Your assignment
Which lines of the records below contain the word "setup"? Show each one.

(Given information)

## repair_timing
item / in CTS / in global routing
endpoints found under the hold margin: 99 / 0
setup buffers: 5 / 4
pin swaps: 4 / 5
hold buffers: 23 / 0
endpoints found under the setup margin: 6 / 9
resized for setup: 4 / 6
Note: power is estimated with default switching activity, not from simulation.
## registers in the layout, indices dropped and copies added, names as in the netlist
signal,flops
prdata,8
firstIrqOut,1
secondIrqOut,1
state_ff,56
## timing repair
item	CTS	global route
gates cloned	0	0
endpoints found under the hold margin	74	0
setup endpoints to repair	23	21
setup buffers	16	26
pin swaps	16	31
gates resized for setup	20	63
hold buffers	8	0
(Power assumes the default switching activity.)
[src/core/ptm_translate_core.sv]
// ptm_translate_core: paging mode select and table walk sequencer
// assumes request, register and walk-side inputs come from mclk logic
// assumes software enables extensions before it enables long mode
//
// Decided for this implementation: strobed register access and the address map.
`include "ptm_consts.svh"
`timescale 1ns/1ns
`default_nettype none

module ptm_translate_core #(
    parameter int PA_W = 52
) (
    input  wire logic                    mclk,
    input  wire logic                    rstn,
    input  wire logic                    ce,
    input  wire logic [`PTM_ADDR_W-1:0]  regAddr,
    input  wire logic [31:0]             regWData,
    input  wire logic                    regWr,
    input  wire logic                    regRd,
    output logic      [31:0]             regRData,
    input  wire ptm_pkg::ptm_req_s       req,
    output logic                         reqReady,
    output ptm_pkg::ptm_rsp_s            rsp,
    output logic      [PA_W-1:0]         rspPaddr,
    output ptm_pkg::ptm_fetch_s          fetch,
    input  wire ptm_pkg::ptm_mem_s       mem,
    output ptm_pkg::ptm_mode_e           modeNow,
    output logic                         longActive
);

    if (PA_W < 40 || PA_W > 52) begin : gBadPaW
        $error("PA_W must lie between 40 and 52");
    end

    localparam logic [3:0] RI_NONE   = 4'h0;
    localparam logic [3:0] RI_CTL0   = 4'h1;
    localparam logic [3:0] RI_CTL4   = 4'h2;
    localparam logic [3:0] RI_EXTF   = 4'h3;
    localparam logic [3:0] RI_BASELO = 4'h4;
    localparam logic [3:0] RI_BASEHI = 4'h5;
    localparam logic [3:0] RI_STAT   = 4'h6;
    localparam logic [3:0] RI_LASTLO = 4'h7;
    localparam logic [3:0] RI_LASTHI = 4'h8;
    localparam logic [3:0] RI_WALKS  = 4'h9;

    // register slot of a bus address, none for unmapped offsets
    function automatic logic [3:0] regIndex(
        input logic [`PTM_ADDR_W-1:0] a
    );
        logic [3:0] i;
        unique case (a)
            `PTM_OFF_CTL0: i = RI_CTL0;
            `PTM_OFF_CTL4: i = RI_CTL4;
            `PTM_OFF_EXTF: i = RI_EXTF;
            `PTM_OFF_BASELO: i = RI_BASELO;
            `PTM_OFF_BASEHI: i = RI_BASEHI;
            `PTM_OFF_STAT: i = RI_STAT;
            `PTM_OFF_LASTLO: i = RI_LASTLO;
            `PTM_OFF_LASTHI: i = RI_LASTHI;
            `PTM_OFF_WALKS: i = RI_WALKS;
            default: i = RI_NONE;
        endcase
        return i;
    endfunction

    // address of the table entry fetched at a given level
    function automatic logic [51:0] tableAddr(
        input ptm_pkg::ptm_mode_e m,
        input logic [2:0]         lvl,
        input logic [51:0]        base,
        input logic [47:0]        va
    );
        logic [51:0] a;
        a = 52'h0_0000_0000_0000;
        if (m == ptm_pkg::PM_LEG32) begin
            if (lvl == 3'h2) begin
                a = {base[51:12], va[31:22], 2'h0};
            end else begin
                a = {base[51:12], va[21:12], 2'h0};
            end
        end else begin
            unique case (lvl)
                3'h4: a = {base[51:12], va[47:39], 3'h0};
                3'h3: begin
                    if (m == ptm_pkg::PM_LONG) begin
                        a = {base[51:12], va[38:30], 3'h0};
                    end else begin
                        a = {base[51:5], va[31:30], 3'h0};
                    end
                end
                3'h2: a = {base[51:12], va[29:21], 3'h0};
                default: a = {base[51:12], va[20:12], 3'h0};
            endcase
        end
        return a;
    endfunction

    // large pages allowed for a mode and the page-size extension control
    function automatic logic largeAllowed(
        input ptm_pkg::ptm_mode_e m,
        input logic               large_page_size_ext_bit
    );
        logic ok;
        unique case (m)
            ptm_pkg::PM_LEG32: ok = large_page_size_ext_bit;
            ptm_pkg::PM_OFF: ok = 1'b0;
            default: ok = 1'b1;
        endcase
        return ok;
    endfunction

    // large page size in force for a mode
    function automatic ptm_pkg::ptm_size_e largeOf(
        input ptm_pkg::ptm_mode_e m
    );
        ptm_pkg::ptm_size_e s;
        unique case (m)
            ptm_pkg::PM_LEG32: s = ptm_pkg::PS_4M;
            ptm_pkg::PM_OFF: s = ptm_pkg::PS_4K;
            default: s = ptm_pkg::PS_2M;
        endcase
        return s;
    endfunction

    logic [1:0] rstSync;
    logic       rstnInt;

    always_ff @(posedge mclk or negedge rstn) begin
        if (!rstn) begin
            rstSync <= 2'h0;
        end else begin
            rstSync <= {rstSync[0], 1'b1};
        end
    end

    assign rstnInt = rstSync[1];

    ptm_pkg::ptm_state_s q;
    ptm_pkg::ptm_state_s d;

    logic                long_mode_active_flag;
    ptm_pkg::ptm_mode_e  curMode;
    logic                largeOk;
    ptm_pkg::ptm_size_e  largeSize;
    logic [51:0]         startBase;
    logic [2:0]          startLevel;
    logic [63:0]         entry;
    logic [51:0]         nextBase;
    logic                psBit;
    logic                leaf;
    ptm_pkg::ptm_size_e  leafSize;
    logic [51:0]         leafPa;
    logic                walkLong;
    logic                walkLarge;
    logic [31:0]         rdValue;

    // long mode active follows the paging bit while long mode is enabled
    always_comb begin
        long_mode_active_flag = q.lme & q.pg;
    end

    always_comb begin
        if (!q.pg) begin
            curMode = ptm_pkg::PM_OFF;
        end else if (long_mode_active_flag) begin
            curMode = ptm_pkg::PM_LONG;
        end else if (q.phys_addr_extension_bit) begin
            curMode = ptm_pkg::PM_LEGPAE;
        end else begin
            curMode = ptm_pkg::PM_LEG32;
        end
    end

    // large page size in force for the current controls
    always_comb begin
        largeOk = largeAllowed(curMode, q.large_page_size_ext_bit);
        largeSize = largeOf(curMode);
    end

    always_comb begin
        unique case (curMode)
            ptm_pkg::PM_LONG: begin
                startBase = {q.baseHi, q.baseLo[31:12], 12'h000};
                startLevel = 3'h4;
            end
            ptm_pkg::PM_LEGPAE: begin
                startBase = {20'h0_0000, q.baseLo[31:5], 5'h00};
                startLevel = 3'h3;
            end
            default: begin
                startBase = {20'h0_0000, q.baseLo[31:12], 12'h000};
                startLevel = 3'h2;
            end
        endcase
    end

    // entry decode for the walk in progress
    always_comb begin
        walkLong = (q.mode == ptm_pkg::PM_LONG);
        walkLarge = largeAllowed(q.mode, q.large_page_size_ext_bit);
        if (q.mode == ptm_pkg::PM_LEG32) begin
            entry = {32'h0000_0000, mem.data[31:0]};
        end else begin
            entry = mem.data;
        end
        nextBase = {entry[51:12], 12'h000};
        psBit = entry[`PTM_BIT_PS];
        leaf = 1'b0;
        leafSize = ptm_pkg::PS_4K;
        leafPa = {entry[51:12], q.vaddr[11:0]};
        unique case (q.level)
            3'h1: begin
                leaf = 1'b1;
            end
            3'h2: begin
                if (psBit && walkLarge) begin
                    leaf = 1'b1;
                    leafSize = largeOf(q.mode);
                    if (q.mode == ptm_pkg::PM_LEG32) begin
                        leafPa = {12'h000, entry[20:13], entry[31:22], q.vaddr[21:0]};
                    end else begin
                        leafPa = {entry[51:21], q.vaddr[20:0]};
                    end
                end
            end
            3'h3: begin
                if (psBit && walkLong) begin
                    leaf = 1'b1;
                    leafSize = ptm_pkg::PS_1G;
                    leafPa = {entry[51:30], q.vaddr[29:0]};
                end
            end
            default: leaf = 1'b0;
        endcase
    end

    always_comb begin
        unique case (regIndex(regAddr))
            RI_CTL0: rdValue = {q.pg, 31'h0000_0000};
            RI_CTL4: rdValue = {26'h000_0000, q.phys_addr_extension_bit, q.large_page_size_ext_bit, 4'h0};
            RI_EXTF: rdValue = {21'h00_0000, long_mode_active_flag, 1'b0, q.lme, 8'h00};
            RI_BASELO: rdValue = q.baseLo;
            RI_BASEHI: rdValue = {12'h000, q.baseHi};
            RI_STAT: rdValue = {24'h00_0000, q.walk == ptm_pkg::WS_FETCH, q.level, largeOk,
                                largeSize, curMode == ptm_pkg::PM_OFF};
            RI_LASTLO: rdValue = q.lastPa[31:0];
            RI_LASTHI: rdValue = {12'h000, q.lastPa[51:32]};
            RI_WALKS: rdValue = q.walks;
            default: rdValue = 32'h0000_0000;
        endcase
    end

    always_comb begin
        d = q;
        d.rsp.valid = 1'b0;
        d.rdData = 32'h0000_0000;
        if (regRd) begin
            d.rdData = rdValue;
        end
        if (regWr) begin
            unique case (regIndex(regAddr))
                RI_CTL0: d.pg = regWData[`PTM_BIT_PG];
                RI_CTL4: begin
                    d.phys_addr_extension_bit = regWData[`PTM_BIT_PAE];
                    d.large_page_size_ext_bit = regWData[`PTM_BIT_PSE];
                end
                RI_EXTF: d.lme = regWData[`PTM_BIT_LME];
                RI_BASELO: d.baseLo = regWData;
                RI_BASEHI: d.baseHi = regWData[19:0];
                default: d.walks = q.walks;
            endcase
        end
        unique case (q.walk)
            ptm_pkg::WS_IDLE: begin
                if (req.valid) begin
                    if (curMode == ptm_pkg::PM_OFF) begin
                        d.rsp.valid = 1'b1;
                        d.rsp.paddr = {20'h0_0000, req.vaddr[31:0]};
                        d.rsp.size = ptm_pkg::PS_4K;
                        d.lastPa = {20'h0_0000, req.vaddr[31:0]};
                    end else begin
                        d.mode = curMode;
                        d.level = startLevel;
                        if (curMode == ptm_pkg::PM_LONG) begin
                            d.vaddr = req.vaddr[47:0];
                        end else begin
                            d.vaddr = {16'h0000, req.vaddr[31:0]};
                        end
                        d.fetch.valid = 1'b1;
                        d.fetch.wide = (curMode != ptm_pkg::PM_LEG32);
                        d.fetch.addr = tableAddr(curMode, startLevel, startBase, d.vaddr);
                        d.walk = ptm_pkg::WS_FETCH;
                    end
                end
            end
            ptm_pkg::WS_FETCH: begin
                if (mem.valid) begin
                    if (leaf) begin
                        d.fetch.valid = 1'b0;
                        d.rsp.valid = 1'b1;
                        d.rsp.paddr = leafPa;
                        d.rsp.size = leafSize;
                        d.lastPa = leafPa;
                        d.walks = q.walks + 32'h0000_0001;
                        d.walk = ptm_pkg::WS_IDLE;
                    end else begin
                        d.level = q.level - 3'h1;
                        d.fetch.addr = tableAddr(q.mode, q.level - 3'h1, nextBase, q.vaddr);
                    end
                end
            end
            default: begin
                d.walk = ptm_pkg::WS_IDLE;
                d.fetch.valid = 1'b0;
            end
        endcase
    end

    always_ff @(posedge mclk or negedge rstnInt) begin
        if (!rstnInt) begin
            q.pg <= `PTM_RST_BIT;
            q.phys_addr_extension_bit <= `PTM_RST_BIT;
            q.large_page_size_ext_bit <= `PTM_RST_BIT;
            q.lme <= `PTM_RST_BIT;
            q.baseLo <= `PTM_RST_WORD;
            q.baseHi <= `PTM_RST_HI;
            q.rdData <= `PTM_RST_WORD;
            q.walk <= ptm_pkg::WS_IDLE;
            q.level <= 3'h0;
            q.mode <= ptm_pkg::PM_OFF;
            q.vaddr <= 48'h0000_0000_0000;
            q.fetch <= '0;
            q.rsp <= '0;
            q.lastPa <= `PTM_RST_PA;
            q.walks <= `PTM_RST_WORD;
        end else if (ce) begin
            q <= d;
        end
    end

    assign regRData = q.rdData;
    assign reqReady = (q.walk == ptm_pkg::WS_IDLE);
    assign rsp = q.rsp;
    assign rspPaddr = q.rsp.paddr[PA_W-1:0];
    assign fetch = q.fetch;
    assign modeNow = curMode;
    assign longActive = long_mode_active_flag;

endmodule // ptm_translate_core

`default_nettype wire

(End Given information)
(Given information)

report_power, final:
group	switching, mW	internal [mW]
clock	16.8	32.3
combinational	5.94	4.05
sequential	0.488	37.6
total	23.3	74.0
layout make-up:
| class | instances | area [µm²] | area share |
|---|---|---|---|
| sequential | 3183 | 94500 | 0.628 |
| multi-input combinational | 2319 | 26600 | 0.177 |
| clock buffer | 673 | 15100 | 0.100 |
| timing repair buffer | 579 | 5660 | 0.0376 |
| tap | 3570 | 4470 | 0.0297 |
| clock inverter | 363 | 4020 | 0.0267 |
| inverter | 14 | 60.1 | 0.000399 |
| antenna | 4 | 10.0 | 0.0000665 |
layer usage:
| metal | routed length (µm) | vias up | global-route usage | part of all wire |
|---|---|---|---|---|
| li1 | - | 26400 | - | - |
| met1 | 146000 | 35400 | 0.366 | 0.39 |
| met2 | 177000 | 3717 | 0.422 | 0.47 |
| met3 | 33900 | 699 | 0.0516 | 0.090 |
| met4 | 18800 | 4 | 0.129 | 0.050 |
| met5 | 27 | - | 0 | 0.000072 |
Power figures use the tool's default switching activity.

(End Given information)

Response area
setup buffers: 5 / 4
endpoints found under the setup margin: 6 / 9
resized for setup: 4 / 6
setup endpoints to repair	23	21
setup buffers	16	26
gates resized for setup	20	63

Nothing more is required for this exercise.